Authenticating people over telephone

Never seen this being done before.

I contacted a Bank of America representative over the telephone, and they needed to authenticate me before we could get down to business. I was asked my name, and was then asked to confirm a series of questions. I was not asked to state these facts myself - they stated it themselves, and asked me to confirm it.

Silly way to verify a person's identity, one would think. Anyone could pass of as me, if they had my name and my account number - and if they simply confirmed every detail that the CSR gave them. However, the CSR did make one minor mistake while stating the details - my phone number was off by one number, and I corrected them promptly. Looking back, it is quite clear that the mistake was deliberate. In this way, I did not say out any of my personal details out loud (which would have been terrible in public), and I pretty much authenticated myself by correcting one random mistake that they chose to make.

March 20, 2011

A distributed pipeline for processing text

Usually, Hadoop is the way to go.

However, I have joined a project that has been underway for more than a year, and the processes have been written in mostly an ad-hoc way - shell, python, and Java standalone programs. Converting each of these to mappers and reducers would have been an arduous task.

I decided to re-write the pipeline in SCons. There are many things about this pipeline that represent a conventional build. There are dependencies, and usually newer functionality/processing is added to the later stages of the pipeline. Luckily, SCons takes in regular python functions as "Builders", which I hooked into xml-rpc functions, and we soon had SCons running the pipeline on multiple servers (just five, actually - that's all we'd get for our pipeline). The file-system is an NFS share, which simplifies things a great deal.
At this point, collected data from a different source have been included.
<file path="src/rtl/jos_pkg.sv">
// Shared constants and types for the Josephus elimination-order block.
package jos_pkg;

    localparam int MAX_PEOPLE = 64;
    localparam int IDX_W      = $clog2(MAX_PEOPLE);
    localparam int SIZE_W     = 7;
    localparam int STEP_W     = 8;
    localparam int START_W    = 7;

    typedef enum logic [2:0] {
        S_IDLE,
        S_INIT,
        S_START,
        S_COUNT,
        S_EMIT,
        S_SEEK,
        S_LAST
    } t_state;

    typedef struct packed {
        logic init;
        logic hop;
        logic kill;
    } t_ring_cmd;

    typedef struct packed {
        t_ring_cmd              cmd;
        logic [IDX_W-1:0]       last_idx;
    } t_ring_ctl;

endpackage

</file>
<file path="src/rtl/josephus_elimination_order.sv">
// Top level of the Josephus elimination-order block: sequencer and ring of cells.
//
// One input beat starts a run over a ring of up to 64 people; the block then
// gives one result beat per person, in removal order, the survivor last with
// o_last_one set. A count token moves one ring position per cycle while the
// sequencer is stepping it (not while a result beat waits on i_out_stall)
// through a row of cells, removed positions included: it first walks from
// person 1 to the start position, then for each removal passes positions
// while counting step_count people still in the ring, holds for the result
// beat and then seeks the next person still in the ring; as the ring thins
// the count walks more and more empty positions. The next input beat is
// taken once the survivor beat has been accepted. Ring size 0 gives no
// results; ring size above 64 acts as 64, step or start of 0 as 1.
module josephus_elimination_order (
    input  logic                            i_clk,
    input  logic                            i_rst_n,
    input  logic                            i_in_valid,
    output logic                            o_in_stall,
    input  logic [jos_pkg::SIZE_W-1:0]      i_ring_size,
    input  logic [jos_pkg::STEP_W-1:0]      i_step_count,
    input  logic [jos_pkg::START_W-1:0]     i_start_pos,
    output logic                            o_out_valid,
    input  logic                            i_out_stall,
    output logic [jos_pkg::SIZE_W-1:0]      o_person_label,
    output logic                            o_last_one
);

    jos_pkg::t_ring_ctl                 ctl;
    logic [jos_pkg::MAX_PEOPLE-1:0]     tok_fwd;
    logic [jos_pkg::MAX_PEOPLE-1:0]     tok_wrap;
    logic [jos_pkg::MAX_PEOPLE-1:0]     tok_in;
    logic [jos_pkg::MAX_PEOPLE-1:0]     hit_next;

    jos_ctrl u_ctrl (
        .i_clk          (i_clk),
        .i_rst_n        (i_rst_n),
        .i_in_valid     (i_in_valid),
        .o_in_stall     (o_in_stall),
        .i_ring_size    (i_ring_size),
        .i_step_count   (i_step_count),
        .i_start_pos    (i_start_pos),
        .o_out_valid    (o_out_valid),
        .i_out_stall    (i_out_stall),
        .o_person_label (o_person_label),
        .o_last_one     (o_last_one),
        .i_next_alive   (|hit_next),
        .o_ctl          (ctl)
    );

    assign tok_in[0] = |tok_wrap;
    assign tok_in[jos_pkg::MAX_PEOPLE-1:1] = tok_fwd[jos_pkg::MAX_PEOPLE-2:0];

    for (genvar g = 0; g < jos_pkg::MAX_PEOPLE; g++) begin : g_cell
        jos_cell u_cell (
            .i_clk      (i_clk),
            .i_rst_n    (i_rst_n),
            .i_cmd      (ctl.cmd),
            .i_member   (jos_pkg::IDX_W'(g) <= ctl.last_idx),
            .i_first    (g == 0),
            .i_last     (jos_pkg::IDX_W'(g) == ctl.last_idx),
            .i_tok      (tok_in[g]),
            .o_tok_fwd  (tok_fwd[g]),
            .o_tok_wrap (tok_wrap[g]),
            .o_hit_next (hit_next[g])
        );
    end

endmodule

</file>
<file path="src/rtl/jos_cell.sv">
// One ring position: alive flag and the circulating count token.
module jos_cell (
    input  logic                i_clk,
    input  logic                i_rst_n,
    input  jos_pkg::t_ring_cmd  i_cmd,
    input  logic                i_member,
    input  logic                i_first,
    input  logic                i_last,
    input  logic                i_tok,
    output logic                o_tok_fwd,
    output logic                o_tok_wrap,
    output logic                o_hit_next
);

    logic r_alive;
    logic r_tok;

    always_ff @(posedge i_clk) begin
        if (!i_rst_n) begin
            r_alive <= 1'b0;
            r_tok   <= 1'b0;
        end else if (i_cmd.init) begin
            r_alive <= i_member;
            r_tok   <= i_first;
        end else begin
            if (i_cmd.hop) begin
                r_tok <= i_tok;
            end
            if (i_cmd.kill) begin
                r_alive <= r_alive & ~r_tok;
            end
        end
    end

    assign o_tok_fwd  = r_tok & ~i_last;
    assign o_tok_wrap = r_tok & i_last;
    assign o_hit_next = i_tok & r_alive;

endmodule

</file>
<file path="src/rtl/jos_ctrl.sv">
// Run sequencer: start offset, step counting, removal and result beats.
module jos_ctrl (
    input  logic                            i_clk,
    input  logic                            i_rst_n,
    input  logic                            i_in_valid,
    output logic                            o_in_stall,
    input  logic [jos_pkg::SIZE_W-1:0]      i_ring_size,
    input  logic [jos_pkg::STEP_W-1:0]      i_step_count,
    input  logic [jos_pkg::START_W-1:0]     i_start_pos,
    output logic                            o_out_valid,
    input  logic                            i_out_stall,
    output logic [jos_pkg::SIZE_W-1:0]      o_person_label,
    output logic                            o_last_one,
    input  logic                            i_next_alive,
    output jos_pkg::t_ring_ctl              o_ctl
);

    jos_pkg::t_state                r_state, n_state;
    logic [jos_pkg::IDX_W-1:0]      r_pos;
    logic [jos_pkg::IDX_W-1:0]      r_last_idx;
    logic [jos_pkg::STEP_W-1:0]     r_step;
    logic [jos_pkg::STEP_W-1:0]     r_cnt;
    logic [jos_pkg::START_W-1:0]    r_hops;
    logic [jos_pkg::SIZE_W-1:0]     r_rem;

    logic [jos_pkg::SIZE_W-1:0]     sat_size;
    logic [jos_pkg::STEP_W-1:0]     eff_step;
    logic [jos_pkg::START_W-1:0]    eff_start;
    logic                           in_acc;
    logic                           to_count;
    jos_pkg::t_ring_cmd             cmd;

    assign sat_size  = (i_ring_size > jos_pkg::SIZE_W'(jos_pkg::MAX_PEOPLE))
                     ? jos_pkg::SIZE_W'(jos_pkg::MAX_PEOPLE) : i_ring_size;
    assign eff_step  = (i_step_count == '0) ? jos_pkg::STEP_W'(1) : i_step_count;
    assign eff_start = (i_start_pos == '0) ? jos_pkg::START_W'(1) : i_start_pos;
    assign in_acc    = i_in_valid && !o_in_stall;

    always_comb begin
        n_state = r_state;
        case (r_state)
            jos_pkg::S_IDLE: begin
                if (in_acc && i_ring_size != '0) n_state = jos_pkg::S_INIT;
            end
            jos_pkg::S_INIT:  n_state = jos_pkg::S_START;
            jos_pkg::S_START: begin
                if (r_hops == '0) begin
                    n_state = (r_rem > jos_pkg::SIZE_W'(1)) ? jos_pkg::S_COUNT
                                                            : jos_pkg::S_LAST;
                end
            end
            jos_pkg::S_COUNT: begin
                if (r_cnt == '0) n_state = jos_pkg::S_EMIT;
            end
            jos_pkg::S_EMIT: begin
                if (!i_out_stall) n_state = jos_pkg::S_SEEK;
            end
            jos_pkg::S_SEEK: begin
                if (i_next_alive) begin
                    n_state = (r_rem == jos_pkg::SIZE_W'(1)) ? jos_pkg::S_LAST
                                                             : jos_pkg::S_COUNT;
                end
            end
            jos_pkg::S_LAST: begin
                if (!i_out_stall) n_state = jos_pkg::S_IDLE;
            end
            default: n_state = jos_pkg::S_IDLE;
        endcase
    end

    always_comb begin
        cmd.init    = 1'b0;
        cmd.hop     = 1'b0;
        cmd.kill    = 1'b0;
        o_in_stall  = 1'b1;
        o_out_valid = 1'b0;
        o_last_one  = 1'b0;
        case (r_state)
            jos_pkg::S_IDLE:  o_in_stall = !i_rst_n;
            jos_pkg::S_INIT:  cmd.init = 1'b1;
            jos_pkg::S_START: cmd.hop = (r_hops != '0);
            jos_pkg::S_COUNT: cmd.hop = (r_cnt != '0);
            jos_pkg::S_EMIT: begin
                o_out_valid = 1'b1;
                cmd.kill    = !i_out_stall;
            end
            jos_pkg::S_SEEK:  cmd.hop = 1'b1;
            jos_pkg::S_LAST: begin
                o_out_valid = 1'b1;
                o_last_one  = 1'b1;
            end
            default: o_in_stall = 1'b1;
        endcase
    end

    assign to_count = (n_state == jos_pkg::S_COUNT) && (r_state != jos_pkg::S_COUNT);

    always_ff @(posedge i_clk) begin
        if (!i_rst_n) begin
            r_state <= jos_pkg::S_IDLE;
        end else begin
            r_state <= n_state;
        end
    end

    always_ff @(posedge i_clk) begin
        if (r_state == jos_pkg::S_IDLE && in_acc) begin
            r_last_idx <= jos_pkg::IDX_W'(sat_size - jos_pkg::SIZE_W'(1));
            r_step     <= eff_step;
            r_hops     <= eff_start - jos_pkg::START_W'(1);
            r_rem      <= sat_size;
        end
        if (cmd.init) begin
            r_pos <= '0;
        end
        if (cmd.hop) begin
            r_pos <= (r_pos == r_last_idx) ? '0 : r_pos + jos_pkg::IDX_W'(1);
        end
        if (r_state == jos_pkg::S_START && cmd.hop) begin
            r_hops <= r_hops - jos_pkg::START_W'(1);
        end
        if (r_state == jos_pkg::S_COUNT && cmd.hop && i_next_alive) begin
            r_cnt <= r_cnt - jos_pkg::STEP_W'(1);
        end
        if (to_count) begin
            r_cnt <= r_step - jos_pkg::STEP_W'(1);
        end
        if (cmd.kill) begin
            r_rem <= r_rem - jos_pkg::SIZE_W'(1);
        end
    end

    assign o_person_label = jos_pkg::SIZE_W'(r_pos) + jos_pkg::SIZE_W'(1);
    assign o_ctl.cmd      = cmd;
    assign o_ctl.last_idx = r_last_idx;

endmodule
</file>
Python, however, has been a bit on the slower side. Also, invoking the Java VM every time you need to process a file feels like too much of an overhead. So while the pipeline is functional, and processes the corpus much faster than before (5-6 hours vs 20+ earlier), we are considering re-writing the XML-RPC server in Java. The standalone programs can be easily ported to the server implementation, and invoking shell scripts from Java shouldn't be very different from invoking them from python - things should only improve. I wonder, however, if I should have written this in Hadoop to start with.